Work required ::
Transcribe the records below exactly, from their first line through the line containing "Source: an optimization". Omit every line after it.

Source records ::
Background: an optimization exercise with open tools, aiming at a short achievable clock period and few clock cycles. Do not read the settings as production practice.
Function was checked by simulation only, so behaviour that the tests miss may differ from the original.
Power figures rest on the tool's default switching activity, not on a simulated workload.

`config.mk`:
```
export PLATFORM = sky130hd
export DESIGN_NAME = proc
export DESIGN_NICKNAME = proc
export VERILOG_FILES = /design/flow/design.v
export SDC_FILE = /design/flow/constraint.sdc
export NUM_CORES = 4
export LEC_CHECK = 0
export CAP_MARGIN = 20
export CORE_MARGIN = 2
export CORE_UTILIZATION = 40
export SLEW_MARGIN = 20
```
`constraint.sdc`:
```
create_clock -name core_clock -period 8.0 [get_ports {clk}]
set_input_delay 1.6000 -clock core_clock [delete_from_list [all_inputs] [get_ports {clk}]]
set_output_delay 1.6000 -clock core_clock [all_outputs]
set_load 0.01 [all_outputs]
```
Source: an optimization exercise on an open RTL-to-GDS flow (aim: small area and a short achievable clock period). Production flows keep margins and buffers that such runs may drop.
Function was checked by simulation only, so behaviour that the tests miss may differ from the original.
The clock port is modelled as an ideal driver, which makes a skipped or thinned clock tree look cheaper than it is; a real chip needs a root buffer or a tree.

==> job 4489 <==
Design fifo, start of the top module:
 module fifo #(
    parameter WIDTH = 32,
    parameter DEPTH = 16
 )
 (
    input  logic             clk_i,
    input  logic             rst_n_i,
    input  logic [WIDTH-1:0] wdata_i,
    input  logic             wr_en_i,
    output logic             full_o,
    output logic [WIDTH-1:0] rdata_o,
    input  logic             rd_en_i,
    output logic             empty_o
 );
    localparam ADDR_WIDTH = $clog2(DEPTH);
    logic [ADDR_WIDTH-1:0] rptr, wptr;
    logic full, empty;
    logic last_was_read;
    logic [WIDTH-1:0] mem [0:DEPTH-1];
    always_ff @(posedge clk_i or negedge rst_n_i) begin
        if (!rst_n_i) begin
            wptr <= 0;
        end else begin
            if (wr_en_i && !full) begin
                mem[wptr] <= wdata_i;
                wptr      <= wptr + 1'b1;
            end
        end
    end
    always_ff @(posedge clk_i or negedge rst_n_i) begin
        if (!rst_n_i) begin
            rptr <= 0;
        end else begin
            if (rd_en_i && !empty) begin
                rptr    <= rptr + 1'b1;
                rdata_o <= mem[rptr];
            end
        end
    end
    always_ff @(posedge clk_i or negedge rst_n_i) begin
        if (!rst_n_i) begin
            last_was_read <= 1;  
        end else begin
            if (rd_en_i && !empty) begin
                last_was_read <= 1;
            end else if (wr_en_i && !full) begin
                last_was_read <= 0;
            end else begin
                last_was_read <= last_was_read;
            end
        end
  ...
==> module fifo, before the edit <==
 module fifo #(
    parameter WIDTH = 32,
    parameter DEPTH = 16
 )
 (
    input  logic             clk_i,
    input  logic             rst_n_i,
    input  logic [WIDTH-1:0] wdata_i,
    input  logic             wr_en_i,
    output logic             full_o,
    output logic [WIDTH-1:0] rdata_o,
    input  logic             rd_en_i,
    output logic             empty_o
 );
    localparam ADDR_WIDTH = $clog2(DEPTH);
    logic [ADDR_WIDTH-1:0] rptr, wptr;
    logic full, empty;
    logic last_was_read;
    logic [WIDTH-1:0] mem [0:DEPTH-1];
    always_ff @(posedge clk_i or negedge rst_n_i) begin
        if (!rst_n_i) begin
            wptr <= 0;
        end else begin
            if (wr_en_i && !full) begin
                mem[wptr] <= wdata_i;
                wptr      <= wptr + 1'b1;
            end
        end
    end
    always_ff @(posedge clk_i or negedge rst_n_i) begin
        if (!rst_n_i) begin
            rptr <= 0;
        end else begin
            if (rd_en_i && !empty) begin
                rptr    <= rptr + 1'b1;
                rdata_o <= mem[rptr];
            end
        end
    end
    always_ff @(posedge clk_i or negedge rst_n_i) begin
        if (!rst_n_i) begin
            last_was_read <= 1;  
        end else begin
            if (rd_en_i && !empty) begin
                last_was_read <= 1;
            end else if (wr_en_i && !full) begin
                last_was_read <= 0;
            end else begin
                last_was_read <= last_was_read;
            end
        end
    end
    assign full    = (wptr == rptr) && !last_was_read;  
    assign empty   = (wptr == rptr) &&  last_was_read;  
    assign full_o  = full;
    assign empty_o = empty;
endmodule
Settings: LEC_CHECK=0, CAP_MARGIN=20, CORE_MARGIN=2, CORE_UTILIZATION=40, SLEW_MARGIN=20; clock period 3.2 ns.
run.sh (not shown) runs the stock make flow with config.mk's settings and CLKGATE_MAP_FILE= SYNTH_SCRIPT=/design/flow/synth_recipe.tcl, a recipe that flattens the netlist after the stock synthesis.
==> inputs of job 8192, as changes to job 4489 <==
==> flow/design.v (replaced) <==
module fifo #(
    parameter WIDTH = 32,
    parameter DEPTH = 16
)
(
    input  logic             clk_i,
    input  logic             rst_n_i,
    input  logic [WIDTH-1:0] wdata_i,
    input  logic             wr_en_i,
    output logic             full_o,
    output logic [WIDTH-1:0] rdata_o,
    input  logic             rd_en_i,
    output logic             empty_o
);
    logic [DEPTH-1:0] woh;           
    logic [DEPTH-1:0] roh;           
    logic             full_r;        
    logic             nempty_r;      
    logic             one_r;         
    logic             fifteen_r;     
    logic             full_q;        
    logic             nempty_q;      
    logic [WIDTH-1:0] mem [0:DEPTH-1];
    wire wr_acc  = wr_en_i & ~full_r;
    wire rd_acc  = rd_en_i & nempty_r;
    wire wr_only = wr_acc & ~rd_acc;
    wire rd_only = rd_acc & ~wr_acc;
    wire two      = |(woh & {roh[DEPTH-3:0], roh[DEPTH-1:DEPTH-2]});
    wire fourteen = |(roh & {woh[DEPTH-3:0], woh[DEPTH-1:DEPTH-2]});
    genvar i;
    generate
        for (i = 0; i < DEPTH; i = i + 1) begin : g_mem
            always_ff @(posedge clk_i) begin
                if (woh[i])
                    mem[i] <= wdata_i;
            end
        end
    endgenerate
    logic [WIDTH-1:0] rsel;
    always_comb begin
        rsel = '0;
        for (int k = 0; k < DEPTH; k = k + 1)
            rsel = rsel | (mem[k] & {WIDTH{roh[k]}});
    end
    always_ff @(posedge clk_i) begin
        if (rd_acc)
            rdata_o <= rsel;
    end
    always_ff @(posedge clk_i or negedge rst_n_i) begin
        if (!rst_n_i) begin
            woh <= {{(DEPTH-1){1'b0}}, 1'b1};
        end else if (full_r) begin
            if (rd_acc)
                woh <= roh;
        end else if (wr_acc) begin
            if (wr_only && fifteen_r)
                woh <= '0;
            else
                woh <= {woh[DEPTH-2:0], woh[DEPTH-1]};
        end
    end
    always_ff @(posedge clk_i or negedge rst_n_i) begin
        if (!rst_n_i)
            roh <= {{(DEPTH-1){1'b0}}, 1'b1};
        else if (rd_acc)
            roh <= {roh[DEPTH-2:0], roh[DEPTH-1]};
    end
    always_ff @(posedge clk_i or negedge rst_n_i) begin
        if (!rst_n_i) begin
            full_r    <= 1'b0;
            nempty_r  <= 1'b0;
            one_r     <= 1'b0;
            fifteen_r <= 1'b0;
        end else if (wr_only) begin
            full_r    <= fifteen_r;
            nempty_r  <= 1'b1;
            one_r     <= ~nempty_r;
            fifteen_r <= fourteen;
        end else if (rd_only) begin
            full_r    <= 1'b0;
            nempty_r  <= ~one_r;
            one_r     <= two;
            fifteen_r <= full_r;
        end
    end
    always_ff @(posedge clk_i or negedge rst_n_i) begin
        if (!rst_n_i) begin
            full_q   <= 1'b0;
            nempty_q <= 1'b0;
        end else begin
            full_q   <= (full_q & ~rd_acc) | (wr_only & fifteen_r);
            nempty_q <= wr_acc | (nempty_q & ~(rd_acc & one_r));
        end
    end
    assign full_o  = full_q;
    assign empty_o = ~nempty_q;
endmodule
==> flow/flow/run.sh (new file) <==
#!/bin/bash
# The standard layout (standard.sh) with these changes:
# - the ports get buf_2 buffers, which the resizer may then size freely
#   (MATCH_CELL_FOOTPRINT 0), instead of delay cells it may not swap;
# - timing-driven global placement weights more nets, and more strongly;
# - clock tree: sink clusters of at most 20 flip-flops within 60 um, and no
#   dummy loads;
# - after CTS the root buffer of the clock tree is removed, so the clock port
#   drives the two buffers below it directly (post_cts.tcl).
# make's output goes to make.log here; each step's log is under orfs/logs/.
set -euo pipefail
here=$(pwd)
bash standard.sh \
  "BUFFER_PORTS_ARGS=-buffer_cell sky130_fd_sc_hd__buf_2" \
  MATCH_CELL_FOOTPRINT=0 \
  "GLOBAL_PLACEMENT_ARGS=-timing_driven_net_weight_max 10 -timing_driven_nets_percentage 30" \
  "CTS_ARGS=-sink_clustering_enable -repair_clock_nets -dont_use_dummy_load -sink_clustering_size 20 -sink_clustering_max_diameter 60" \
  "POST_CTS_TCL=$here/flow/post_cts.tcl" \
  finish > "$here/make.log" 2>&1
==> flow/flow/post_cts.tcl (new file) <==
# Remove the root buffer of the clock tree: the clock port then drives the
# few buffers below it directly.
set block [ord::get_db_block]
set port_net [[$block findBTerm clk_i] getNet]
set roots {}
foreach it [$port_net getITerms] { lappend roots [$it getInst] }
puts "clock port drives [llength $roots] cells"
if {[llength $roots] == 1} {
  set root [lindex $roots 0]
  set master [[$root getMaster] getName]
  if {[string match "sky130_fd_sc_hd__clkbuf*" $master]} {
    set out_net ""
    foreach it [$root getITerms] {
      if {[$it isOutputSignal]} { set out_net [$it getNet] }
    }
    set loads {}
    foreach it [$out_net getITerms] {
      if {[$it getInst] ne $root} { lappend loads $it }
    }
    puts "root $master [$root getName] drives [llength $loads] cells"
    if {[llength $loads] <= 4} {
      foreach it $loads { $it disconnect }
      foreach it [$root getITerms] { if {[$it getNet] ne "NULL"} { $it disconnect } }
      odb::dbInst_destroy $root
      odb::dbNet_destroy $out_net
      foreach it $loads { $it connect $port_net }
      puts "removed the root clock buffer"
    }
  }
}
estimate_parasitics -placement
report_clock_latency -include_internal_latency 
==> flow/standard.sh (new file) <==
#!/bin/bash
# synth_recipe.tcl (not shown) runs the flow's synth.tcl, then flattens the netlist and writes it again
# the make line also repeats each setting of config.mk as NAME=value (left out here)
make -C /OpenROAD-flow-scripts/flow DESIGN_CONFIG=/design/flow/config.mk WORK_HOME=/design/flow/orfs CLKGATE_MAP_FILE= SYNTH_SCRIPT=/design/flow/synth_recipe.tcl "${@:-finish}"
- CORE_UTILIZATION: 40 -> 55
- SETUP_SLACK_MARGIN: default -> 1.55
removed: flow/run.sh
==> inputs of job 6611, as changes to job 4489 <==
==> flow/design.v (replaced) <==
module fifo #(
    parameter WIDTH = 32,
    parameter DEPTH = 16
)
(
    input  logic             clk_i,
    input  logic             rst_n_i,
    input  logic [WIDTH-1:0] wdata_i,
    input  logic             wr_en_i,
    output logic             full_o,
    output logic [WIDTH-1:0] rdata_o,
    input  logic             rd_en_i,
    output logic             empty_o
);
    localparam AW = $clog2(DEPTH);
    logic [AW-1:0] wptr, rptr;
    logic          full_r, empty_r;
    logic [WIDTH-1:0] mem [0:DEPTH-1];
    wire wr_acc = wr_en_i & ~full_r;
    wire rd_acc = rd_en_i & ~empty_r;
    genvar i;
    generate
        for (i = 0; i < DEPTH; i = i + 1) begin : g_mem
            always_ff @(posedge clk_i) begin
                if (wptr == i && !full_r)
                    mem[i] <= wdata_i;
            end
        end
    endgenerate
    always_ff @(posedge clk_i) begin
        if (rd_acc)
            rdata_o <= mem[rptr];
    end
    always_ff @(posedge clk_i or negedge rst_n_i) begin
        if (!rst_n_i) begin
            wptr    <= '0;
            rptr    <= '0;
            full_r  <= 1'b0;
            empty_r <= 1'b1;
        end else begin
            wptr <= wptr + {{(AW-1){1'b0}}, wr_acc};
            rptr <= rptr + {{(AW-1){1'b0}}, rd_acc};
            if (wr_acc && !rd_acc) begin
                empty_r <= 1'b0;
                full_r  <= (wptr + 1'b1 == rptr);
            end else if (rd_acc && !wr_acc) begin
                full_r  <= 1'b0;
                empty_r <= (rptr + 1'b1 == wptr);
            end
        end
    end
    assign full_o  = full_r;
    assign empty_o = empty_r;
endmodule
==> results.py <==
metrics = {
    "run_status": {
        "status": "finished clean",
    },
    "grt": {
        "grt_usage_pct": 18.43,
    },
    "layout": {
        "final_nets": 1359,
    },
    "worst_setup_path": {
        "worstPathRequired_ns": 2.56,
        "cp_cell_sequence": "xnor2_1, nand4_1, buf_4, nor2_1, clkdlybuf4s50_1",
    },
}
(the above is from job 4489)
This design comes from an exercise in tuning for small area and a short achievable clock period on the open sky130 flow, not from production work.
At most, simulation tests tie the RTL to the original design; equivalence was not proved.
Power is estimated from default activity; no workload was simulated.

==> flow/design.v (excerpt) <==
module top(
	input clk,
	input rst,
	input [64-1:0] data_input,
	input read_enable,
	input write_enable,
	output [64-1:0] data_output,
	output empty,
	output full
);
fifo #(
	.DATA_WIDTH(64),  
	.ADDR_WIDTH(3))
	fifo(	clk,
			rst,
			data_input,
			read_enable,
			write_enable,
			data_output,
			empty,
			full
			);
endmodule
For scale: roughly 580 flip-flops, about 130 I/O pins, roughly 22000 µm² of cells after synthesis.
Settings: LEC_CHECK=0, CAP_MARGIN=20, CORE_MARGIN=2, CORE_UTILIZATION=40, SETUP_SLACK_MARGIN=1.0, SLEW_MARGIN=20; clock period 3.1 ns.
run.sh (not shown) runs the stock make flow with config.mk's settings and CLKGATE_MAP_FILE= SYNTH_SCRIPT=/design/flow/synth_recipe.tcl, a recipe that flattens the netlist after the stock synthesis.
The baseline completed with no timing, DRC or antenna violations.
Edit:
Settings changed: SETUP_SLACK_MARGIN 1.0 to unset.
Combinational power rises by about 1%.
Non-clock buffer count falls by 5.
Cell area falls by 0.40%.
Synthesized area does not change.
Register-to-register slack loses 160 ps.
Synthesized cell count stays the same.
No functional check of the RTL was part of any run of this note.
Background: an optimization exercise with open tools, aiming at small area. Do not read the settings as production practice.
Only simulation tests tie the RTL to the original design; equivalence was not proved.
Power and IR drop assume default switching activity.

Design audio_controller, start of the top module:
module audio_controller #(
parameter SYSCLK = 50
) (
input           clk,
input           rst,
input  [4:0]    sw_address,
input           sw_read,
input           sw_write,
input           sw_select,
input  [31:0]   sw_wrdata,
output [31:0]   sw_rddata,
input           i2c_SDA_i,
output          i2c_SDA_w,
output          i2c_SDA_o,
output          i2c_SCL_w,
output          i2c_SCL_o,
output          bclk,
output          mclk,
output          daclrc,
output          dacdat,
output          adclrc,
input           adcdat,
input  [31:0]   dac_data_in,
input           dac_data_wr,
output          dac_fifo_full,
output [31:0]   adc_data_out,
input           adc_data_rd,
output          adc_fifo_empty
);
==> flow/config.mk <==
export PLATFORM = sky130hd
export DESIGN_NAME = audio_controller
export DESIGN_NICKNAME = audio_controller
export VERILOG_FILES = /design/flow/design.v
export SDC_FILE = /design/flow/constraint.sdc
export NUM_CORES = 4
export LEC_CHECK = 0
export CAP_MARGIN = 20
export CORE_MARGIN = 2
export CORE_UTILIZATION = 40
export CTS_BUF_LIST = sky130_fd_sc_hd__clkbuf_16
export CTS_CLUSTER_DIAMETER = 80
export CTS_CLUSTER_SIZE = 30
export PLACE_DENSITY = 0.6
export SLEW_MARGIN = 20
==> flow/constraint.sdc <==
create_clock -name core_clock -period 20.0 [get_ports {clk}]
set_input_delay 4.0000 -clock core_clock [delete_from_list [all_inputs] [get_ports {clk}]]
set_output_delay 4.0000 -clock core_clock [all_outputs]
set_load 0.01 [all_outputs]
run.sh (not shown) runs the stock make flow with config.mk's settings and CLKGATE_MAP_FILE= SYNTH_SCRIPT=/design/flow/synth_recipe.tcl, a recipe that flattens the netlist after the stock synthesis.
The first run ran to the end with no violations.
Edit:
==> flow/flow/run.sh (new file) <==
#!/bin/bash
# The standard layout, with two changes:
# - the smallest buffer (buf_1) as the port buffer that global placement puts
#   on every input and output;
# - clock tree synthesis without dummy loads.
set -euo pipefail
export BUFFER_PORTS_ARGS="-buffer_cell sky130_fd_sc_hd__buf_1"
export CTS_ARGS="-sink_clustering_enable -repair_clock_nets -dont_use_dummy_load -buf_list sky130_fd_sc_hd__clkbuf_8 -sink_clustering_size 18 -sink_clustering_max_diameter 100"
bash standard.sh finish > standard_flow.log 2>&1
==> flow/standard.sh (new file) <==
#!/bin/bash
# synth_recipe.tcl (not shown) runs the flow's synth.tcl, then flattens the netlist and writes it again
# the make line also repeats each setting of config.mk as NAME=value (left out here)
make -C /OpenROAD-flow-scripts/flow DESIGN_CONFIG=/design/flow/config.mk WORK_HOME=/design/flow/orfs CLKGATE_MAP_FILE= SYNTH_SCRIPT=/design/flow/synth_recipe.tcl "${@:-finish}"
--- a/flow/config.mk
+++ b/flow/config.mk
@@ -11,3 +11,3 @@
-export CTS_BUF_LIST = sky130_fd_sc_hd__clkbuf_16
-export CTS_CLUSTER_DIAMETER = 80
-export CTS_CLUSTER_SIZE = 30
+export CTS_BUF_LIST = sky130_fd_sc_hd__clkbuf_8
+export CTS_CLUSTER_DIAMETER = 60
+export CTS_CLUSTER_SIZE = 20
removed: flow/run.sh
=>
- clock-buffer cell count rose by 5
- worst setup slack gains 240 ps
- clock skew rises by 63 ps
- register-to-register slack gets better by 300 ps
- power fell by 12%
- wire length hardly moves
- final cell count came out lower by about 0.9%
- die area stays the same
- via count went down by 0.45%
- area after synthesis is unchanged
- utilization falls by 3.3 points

Reply to the exercise ::
Background: an optimization exercise with open tools, aiming at a short achievable clock period and few clock cycles. Do not read the settings as production practice.
Function was checked by simulation only, so behaviour that the tests miss may differ from the original.
Power figures rest on the tool's default switching activity, not on a simulated workload.

`config.mk`:
```
export PLATFORM = sky130hd
export DESIGN_NAME = proc
export DESIGN_NICKNAME = proc
export VERILOG_FILES = /design/flow/design.v
export SDC_FILE = /design/flow/constraint.sdc
export NUM_CORES = 4
export LEC_CHECK = 0
export CAP_MARGIN = 20
export CORE_MARGIN = 2
export CORE_UTILIZATION = 40
export SLEW_MARGIN = 20
```
`constraint.sdc`:
```
create_clock -name core_clock -period 8.0 [get_ports {clk}]
set_input_delay 1.6000 -clock core_clock [delete_from_list [all_inputs] [get_ports {clk}]]
set_output_delay 1.6000 -clock core_clock [all_outputs]
set_load 0.01 [all_outputs]
```
Source: an optimization exercise on an open RTL-to-GDS flow (aim: small area and a short achievable clock period). Production flows keep margins and buffers that such runs may drop.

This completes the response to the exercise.